## [Problem statement]
Copy out all lines from the material that contain the string "against".

··· Data records ···

Source: an optimization exercise on an open RTL-to-GDS flow (aim: small area). Production flows keep margins and buffers that such runs may drop.
Only simulation tests tie the RTL to the original design; equivalence was not proved.

the baseline:
// jomen_matcher
module jomen_matcher (
    input  wire        clk,
    input  wire        rst,           
    input  wire        drop,          
    input  wire        chip_valid,    
    input  wire        chip,
    input  wire [5:0]  cfg_sync,      
    input  wire        cfg_sync_tol,  
    input  wire [1:0]  cfg_correct,   
    output wire        sync_found,
    output wire        word_valid,
    output wire        word_ok,
    output wire [12:0] word_code,
    output wire [2:0]  word_reason,
    output wire [1:0]  word_errors,
    output wire        word_sync_err
);
    wire [15:0] msg;
    wire [4:0]  s1, dd, ee;
    wire [15:0] corr;
    wire        post_a, post_b;
    jomen_framer u_framer (
        .clk           (clk),
        .rst           (rst),
        .drop          (drop),
        .chip_valid    (chip_valid),
        .chip          (chip),
        .cfg_sync      (cfg_sync),
        .cfg_sync_tol  (cfg_sync_tol),
        .corr          (corr),
        .sync_found    (sync_found),
        .word_valid    (word_valid),
        .msg           (msg),
        .s1            (s1),
        .dd            (dd),
        .ee            (ee),
        .sync_err      (word_sync_err),
        .post_a        (post_a),
        .post_b        (post_b)
    );
    reg  [1:0] limit_q;
    always @(posedge clk)
        if (chip_valid)
            limit_q <= cfg_correct;
    bch31_decoder u_dec (
        .clk    (clk),
        .sel_a  (post_a),
        .sel_b  (post_b),
        .s1     (s1),
        .d      (dd),
        .e      (ee),
        .limit  (limit_q),
        .ok     (word_ok),
        .errors (word_errors),
        .mask   (corr)
    );
    wire [15:0] fixed = msg ^ corr;
    assign word_code   = fixed[12:0];
    assign word_reason = fixed[15:13];
endmodule
Size: about 36 I/O pins, roughly 4100 sq um of cells after synthesis.
export LEC_CHECK = 0
export CAP_MARGIN = 20
export CORE_MARGIN = 2
export CORE_UTILIZATION = 40
export SLEW_MARGIN = 20
create_clock -name core_clock -period 20.0 [get_ports {clk}]
standard.sh (not shown) runs the stock make flow with config.mk's settings and CLKGATE_MAP_FILE= SYNTH_SCRIPT=/design/flow/synth_recipe.tcl, a recipe that flattens the netlist after the stock synthesis.
==> flow/flow/run.sh <==
#!/bin/bash
# Layout flow: the standard ORFS flow, except that synthesis maps the
# logic with an area-oriented ABC script (deep AIG optimisation, then area
# recovery in the mapper) and without Yosys's adder extraction, and port
# buffers use the smallest buffer cell. Everything else (registers, their
# names and cell types, floorplan, power grid, CTS, routing) is the standard
# flow's. Each tool's output goes to a log file in this folder.
set -euo pipefail
W=$PWD
FLOWDIR=$W/flow

# Synthesis script: ORFS's synth.tcl with only the ABC script replaced.
sed -e "s#log_cmd abc {\*}\$abc_args#log_cmd abc {*}[lreplace \$abc_args 1 1 $FLOWDIR/abc_deep.script]#" \
    "$FLOW_HOME/scripts/synth.tcl" > "$W/own_synth.tcl"
grep -q "abc_deep.script" "$W/own_synth.tcl"
sed -e "s#source \$::env(SCRIPTS_DIR)/synth.tcl#source $W/own_synth.tcl#" \
    "$W/synth_recipe.tcl" > "$W/own_synth_recipe.tcl"
grep -q "own_synth.tcl" "$W/own_synth_recipe.tcl"

make -C "$FLOW_HOME" DESIGN_CONFIG="$W/config.mk" WORK_HOME="$W/orfs" CLKGATE_MAP_FILE= \
    SYNTH_SCRIPT="$W/own_synth_recipe.tcl" ADDER_MAP_FILE= synth > "$W/synth.log" 2>&1

# The rest of the standard flow, on that netlist.
bash "$W/standard.sh" BUFFER_PORTS_ARGS="-buffer_cell sky130_fd_sc_hd__buf_1" \
    CTS_ARGS="-sink_clustering_enable -repair_clock_nets -dont_use_dummy_load -buf_list sky130_fd_sc_hd__clkbuf_8 -root_buf sky130_fd_sc_hd__clkbuf_8" finish > "$W/layout.log" 2>&1
test -f "$W/out/final.def"
==> flow/flow/abc_deep.script <==
&get -n
&st
&deepsyn -J 100 -T 900
&dch -f
&nf -R 1000
&put
topo
stime -c
dnsize -c
The baseline went all the way through the flow, and no timing, DRC or antenna check failed.
What follows belongs to an exercise in optimizing a design on an open flow for small area and a short achievable clock period; a production flow would make more cautious choices.
Where RTL was checked, it was by simulation tests only, not by an equivalence proof against the original.
The RTL of runs 2 and 3 was laid out without a check of its function.
Power figures rest on the tool's default switching activity, not on a simulated workload.

==> flow/design.v (outline; a module is shown in full before it is edited, if it fits) <==
// module fmul36_fa: 10 lines
// module fmul36_ha: 9 lines
// module fmul36: 1320 lines
module fmul36 (
    input  wire        clk,
    input  wire        rst,
    input  wire        in_valid,
    input  wire [35:0] a,
    input  wire [35:0] b,
    input  wire [2:0]  rm,
    input  wire        ftz,
    output reg         out_valid,
    output reg  [35:0] result,
    output reg         iv,
    output reg         of,
    output reg         uf,
    output reg         nx
);
  // ...
==> flow/flow/run.sh <==
#!/bin/bash
# The standard layout (bash standard.sh: the standard synthesis and ORFS
# from floorplan to finish), with every port buffered by buf_2 instead of
# the buffer buffer_ports picks by default.
set -euo pipefail
export BUFFER_PORTS_ARGS="-buffer_cell sky130_fd_sc_hd__buf_2"
bash standard.sh > standard.log 2>&1
==> flow/standard.sh <==
#!/bin/bash
# synth_recipe.tcl (not shown) runs the flow's synth.tcl, then flattens the netlist and writes it again
# the make line also repeats each setting of config.mk as NAME=value (left out here)
make -C /OpenROAD-flow-scripts/flow DESIGN_CONFIG=/design/flow/config.mk WORK_HOME=/design/flow/orfs CLKGATE_MAP_FILE= SYNTH_SCRIPT=/design/flow/synth_recipe.tcl "${@:-finish}"
==> flow/config.mk <==
export PLATFORM = sky130hd
export DESIGN_NAME = fmul36
export DESIGN_NICKNAME = fmul36
export VERILOG_FILES = /design/flow/design.v
export SDC_FILE = /design/flow/constraint.sdc
export NUM_CORES = 4
export LEC_CHECK = 0
export CAP_MARGIN = 20
export CORE_MARGIN = 2
export CORE_UTILIZATION = 40
export SLEW_MARGIN = 60
export SYNTH_HIERARCHICAL = 1
export SYNTH_MINIMUM_KEEP_SIZE = 0
==> flow/constraint.sdc <==
create_clock -name core_clock -period 16.5 [get_ports {clk}]
set_input_delay 3.3000 -clock core_clock [delete_from_list [all_inputs] [get_ports {clk}]]
set_output_delay 3.3000 -clock core_clock [all_outputs]
set_load 0.01 [all_outputs]
==> results.ini, run 1 <==
[run_status]
run_status = timing/DRC/antenna clean

[place]
place_hpwl_mm = 66.7
dpl_cell_area_sq_mm = 0.0333

[finish]
instances_no_fill = 4314
largest_class = multi-input gates
sequential_cell_total = 409
n_fill_cell = 7515
seqCellArea_sq_mm = 0.00819
n_all_inverters = 169
multiInputGateArea_sq_mm = 0.0220
largest_register_ffs = 54
final_common_cell = xnor2_1

[global_route]
grt_first_pass_wirelength_mm = 150
grt_pass1_vias = 25100
antenna_found_initial = 2

[timing]
finalCriticalPeriod_ns = 4.38
setup_slack_ns = 12.12
skew_ns = 0.0391
worst-slew-pin-transition_ns = 0.601

[setup_path]
worst_r2r_endpoint = d2[9]
startpoint_type = flop
endpoint = d2[9]

[synthesis]
synth-compound-area-share = 0.160
yosys.cell_count.top_type = xnor2_1
synth_seq_cells = 409
netlist.area_leader.share = 0.259

[cts]
post_cts_resized = 0

[pwr]
power_clock_uw = 1090

[floorplanning]
rows = 103
initial_core_util = 0.402

[drt]
drtIter0Drc = 2545

==> run 2: changes to the inputs <==
--- a/flow/design.v
+++ b/flow/design.v
@@ -141,17 +141,16 @@
     wire [4:0] msb = pos32({5'd0, mb}, 1'b1);
     wire [4:0] tza = pos32({5'd0, ma}, 1'b0);
     wire [4:0] tzb = pos32({5'd0, mb}, 1'b0);
     wire [9:0] xa = {1'b0, ea[8:1], ea[0] | a_sub};
     wire [9:0] xb = {1'b0, eb[8:1], eb[0] | b_sub};
     wire [9:0] xs = xa + xb;
     wire [5:0] tzs = {1'b0, tza} + {1'b0, tzb};
     wire [4:0]  k0   = a_sub ? msa : msb;
-    wire signed [11:0] d = $signed({2'b00, xs}) + $signed({7'd0, k0}) - 12'sd282;
     wire [8:0]  eo   = a_sub ? eb : ea;
     wire [4:0]  th   = 5'd25 - eo[4:0];
     wire        eo_mid = eo[8] & (eo[7:0] <= 8'd25);
     wire        dneg_n = !xs[9] & !xs[8];
     wire        dneg_s = !eo[8] | (eo_mid & (k0 < th));
     wire        dneg = (a_sub & b_sub) | ((a_sub ^ b_sub) ? dneg_s : dneg_n);
     wire        kbig = (xs < 10'd219);
     wire [5:0]  ktl  = 6'd26 - xs[5:0];
@@ -539,17 +538,19 @@
     fmul36_fa u_fa321 (.x(fc273), .y(fc230), .z(fs274), .s(fs321), .c(fc321));
     fmul36_fa u_fa322 (.x(fc274), .y(hc32), .z(fs275), .s(fs322), .c(fc322));
     fmul36_fa u_fa323 (.x(fc275), .y(bp[389]), .z(hs35), .s(fs323), .c(fc323));
     fmul36_fa u_fa324 (.x(hc35), .y(bnn[12]), .z(bp[390]), .s(fs324), .c(fc324));
     fmul36_ha u_ha38 (.x(1'b1), .y(bp[391]), .s(hs38), .c(hc38));
     reg          v2;
     reg [54-1:0] csa_r;
     reg [53-1:0] csb_r;
-    reg [11:0]   d2;
+    reg [9:0]    xs2;
+    reg [4:0]    k0_2;
+    reg          dneg2;
     reg [5:0]    ks2;
     reg [5:0]    tzs2;
     reg          s2, ovf_inf2, ftz2;
     reg [1:0]    rc2;
     reg          sp2, sp_nan2, sp_inf2, sp_iv2;
     always @(posedge clk) begin
         if (rst)
             v2 <= 1'b0;
@@ -657,17 +658,19 @@
         csb_r[45] <= fs318;
         csb_r[46] <= fs319;
         csb_r[47] <= fs320;
         csb_r[48] <= fs321;
         csb_r[49] <= fs322;
         csb_r[50] <= fs323;
         csb_r[51] <= fs324;
         csb_r[52] <= hs38;
-        d2       <= d;
+        xs2      <= xs;
+        k0_2     <= k0;
+        dneg2    <= dneg;
         ks2      <= ks;
         tzs2     <= tzs;
         s2       <= s;
         rc2      <= rc;
         ovf_inf2 <= ovf_inf;
         ftz2     <= ftz1;
         sp2      <= sp;
         sp_nan2  <= sp_nan;
@@ -1129,17 +1132,17 @@
     assign prod[46] = cp[46] ^ ca_g138;
     assign prod[47] = cp[47] ^ ca_g139;
     assign prod[48] = cp[48] ^ ca_g140;
     assign prod[49] = cp[49] ^ ca_g141;
     assign prod[50] = cp[50] ^ ca_g142;
     assign prod[51] = cp[51] ^ ca_g143;
     assign prod[52] = cp[52] ^ ca_g144;
     assign prod[53] = cp[53] ^ ca_g145;
-    wire        dneg2 = d2[11];
+    wire [11:0] d2   = {2'b00, xs2} + {7'd0, k0_2} - 12'd282;
     wire [9:0]  e1b  = dneg2 ? 10'd0 : d2[9:0];
     wire        dn1  = (d2 == 12'hFFF);
     wire        dn2  = (d2 == 12'hFFE);
     wire        st2  = ({1'b0, tzs2} + 7'd2 < {1'b0, ks2});
     wire [55:0] q    = {prod, 2'b00};
     wire [55:0] qs   = q >> {ks2[5:2], 2'b00};
     reg          v3;
     reg [32:0]   w3;
==> run 2 against run 1 <==
Still clean. Sequential share of layout area is 0.074 points higher. Routed wire length is 3.4% higher. Clock skew is 0.0068 ns lower. Maximum frequency hardly changed. Flip-flop and latch count is 4 higher. Highest routed layer unchanged.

···

## [Solution to this problem]
Where RTL was checked, it was by simulation tests only, not by an equivalence proof against the original.
==> run 2 against run 1 <==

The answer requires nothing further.